By the way, I think I can speak for many here by saying that we are  
happy you will take up the Bio::Restriction classes.  They definitely  
need some work!

Chris

> Conrad Halling wrote:
>> Quick summary:
>>
>> 'X' is recognized as a valid base symbol by Bio::Tools::IUPAC but  
>> not by
>> Bio::Restriction::Enzyme. Should 'X' be removed from  
>> Bio::Tools::IUPAC
>> or should it be added to Bio::Restriction::Enzyme?
>>
>> Detailed explanation:
>>
>> I tried to use the Bio::Restriction modules to perform a simple
>> restriction analysis of some sequences I'm using at work, and I found
>> the documentation and code confusing.
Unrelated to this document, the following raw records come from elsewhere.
module multi_ch_dac_out #(
    parameter int NUM_CH    = 2,
    parameter int SMPL_W    = 18,
    parameter int CLK_FREQ  = 100000000,
    parameter int SMPL_RATE = 48000
) (
    input  logic                clk,
    input  logic                reset_n,
    multi_ch_dac_out_if.slave   smpl_bus,
    output logic [NUM_CH-1:0]   smpl_rate_trig,
    output logic [NUM_CH-1:0]   underrun,
    output logic                err_bad_ch,
    output logic [NUM_CH-1:0]   dout
);
    localparam int PERIOD  = CLK_FREQ / SMPL_RATE;
    localparam int STAGGER = PERIOD / NUM_CH;
    localparam int CNT_W   = (PERIOD > 1) ? $clog2(PERIOD) : 1;

    logic [CNT_W-1:0]  cnt_q, cnt_d;
    logic [NUM_CH-1:0] trig_q, trig_d, wr_sel;
    logic              err_q, err_d;

    always_comb begin
        cnt_d  = (cnt_q == CNT_W'(PERIOD - 1)) ? '0 : cnt_q + CNT_W'(1);
        trig_d = '0;
        wr_sel = '0;
        for (int ch = 0; ch < NUM_CH; ch++) begin
            trig_d[ch] = (cnt_q == CNT_W'(ch * STAGGER));
            wr_sel[ch] = smpl_bus.smpl_in_rdy && (smpl_bus.smpl_in_ch == 4'(ch));
        end
        err_d = smpl_bus.smpl_in_rdy && (32'(smpl_bus.smpl_in_ch) >= NUM_CH);
    end

    always_ff @(posedge clk or negedge reset_n) begin
        if (!reset_n) begin
            cnt_q  <= '0;
            trig_q <= '0;
            err_q  <= 1'b0;
        end else begin
            cnt_q  <= cnt_d;
            trig_q <= trig_d;
            err_q  <= err_d;
        end
    end

    for (genvar g = 0; g < NUM_CH; g++) begin : g_ch
        multi_ch_dac_out_ch #(.SMPL_W(SMPL_W)) u_ch (
            .clk        (clk),
            .reset_n    (reset_n),
            .trig_i     (trig_q[g]),
            .wr_i       (wr_sel[g]),
            .smpl_i     (smpl_bus.smpl_in),
            .underrun_o (underrun[g]),
            .dout_o     (dout[g])
        );
    end

    assign smpl_rate_trig = trig_q;
    assign err_bad_ch     = err_q;
endmodule
$ cat src/flat_wrapper.sv
// flat-port wrapper written by rule: the top's interface ports become plain ports
module multi_ch_dac_out_flat 
#(
    parameter int NUM_CH    = 2,
    parameter int SMPL_W    = 18,
    parameter int CLK_FREQ  = 100000000,
    parameter int SMPL_RATE = 48000
)
  (clk, reset_n, smpl_rate_trig, underrun, err_bad_ch, dout, smpl_bus_smpl_in_rdy, smpl_bus_smpl_in_ch, smpl_bus_smpl_in);
  multi_ch_dac_out_if #(.SMPL_W(SMPL_W)) smpl_bus_i ();
  input  logic clk;
  input  logic reset_n;
  output logic [NUM_CH-1:0] smpl_rate_trig;
  output logic [NUM_CH-1:0] underrun;
  output logic err_bad_ch;
  output logic [NUM_CH-1:0] dout;
  input wire logic [$bits(smpl_bus_i.smpl_in_rdy)-1:0] smpl_bus_smpl_in_rdy;
  input wire logic [$bits(smpl_bus_i.smpl_in_ch)-1:0] smpl_bus_smpl_in_ch;
  input wire logic [$bits(smpl_bus_i.smpl_in)-1:0] smpl_bus_smpl_in;
  assign smpl_bus_i.smpl_in_rdy = smpl_bus_smpl_in_rdy;
  assign smpl_bus_i.smpl_in_ch = smpl_bus_smpl_in_ch;
  assign smpl_bus_i.smpl_in = smpl_bus_smpl_in;
  multi_ch_dac_out #(.NUM_CH(NUM_CH), .SMPL_W(SMPL_W), .CLK_FREQ(CLK_FREQ), .SMPL_RATE(SMPL_RATE)) u_core (.clk(clk), .reset_n(reset_n), .smpl_bus(smpl_bus_i), .smpl_rate_trig(smpl_rate_trig), .underrun(underrun), .err_bad_ch(err_bad_ch), .dout(dout));
endmodule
So I'm volunteering to overhaul
>> and redocument these modules. As part of this effort, I am also
>> volunteering to fix the Bio::Restriction::IO::bairoch module.
>>
>> I have begun writing a test suite, RestrictionEnzyme.t, for the
>> Bio::Restriction::Enzyme module. For one of the tests, I created a
>> Bio::Restriction::Enzyme object with a recognition sequence that
>> includes all of the IUPAC base symbols along with the caret ('^')
>> symbol. A code excerpt is:
>>
>> use Bio::Tools::IUPAC;
>> my %iupac_iub = Bio::Tools::IUPAC::iupac_iub();
>> my $site = join( '', '^', sort( keys( %iupac_iub ) ) );
>> ok $enzyme =
>>     Bio::Restriction::Enzyme->new(
>>         -name   => 'IUPAC-IUB',
>>         -site   => $site );
>>
>> This test fails because Bio::Tools::IUPAC module includes 'X' as a  
>> valid
>> base symbol, whereas Bio::Restriction::Enzyme does not.
>>
>> ------------- EXCEPTION: Bio::Root::Exception -------------
>> MSG: Unrecognized characters in site: [^ABCDGHKMNRSTUVWXY]
>> STACK: Error::throw
>> STACK: Bio::Root::Root::throw Bio/Root/Root.pm:359
>> STACK: Bio::Restriction::Enzyme::site Bio/Restriction/Enzyme.pm:441
>> STACK: Bio::Restriction::Enzyme::new Bio/Restriction/Enzyme.pm:337
>> STACK: t/RestrictionEnzyme.t:184
>> -----------------------------------------------------------
>>
>> The symbols recognized by Bio::Restriction::Enzyme and  
>> Bio::Tools::IUPAC
>> need to be synchronized. Since 'X' is not recommended by  
>> "Nomenclature
>> for Incompletely Specified Bases in Nucleic Acid Sequences" (see
>> http://www.chem.qmul.ac.uk/iubmb/misc/naseq.html) (largely because it
>> stands for xanthine), I am in favor of removing it as a valid symbol.
>>
>> But I have a feeling that if 'X' is removed as a valid symbol from
>> Bio::Tools::IUPAC, this will break a lot of existing code. So the
>> simplest solution seems to be to add 'X' to the symbols recognized by
>> Bio::Restriction::Enzyme.
>>
>> Does anyone have a recommendation?
>>
>>
>
> -- 
> Conrad Halling
> chhalling at verizon.net
>
> _______________________________________________
> Bioperl-l mailing list
> Bioperl-l at lists.open-bio.org
> http://lists.open-bio.org/mailman/listinfo/bioperl-l

Christopher Fields
Postdoctoral Researcher
Lab of Dr. Robert Switzer
Dept of Biochemistry
University of Illinois Urbana-Champaign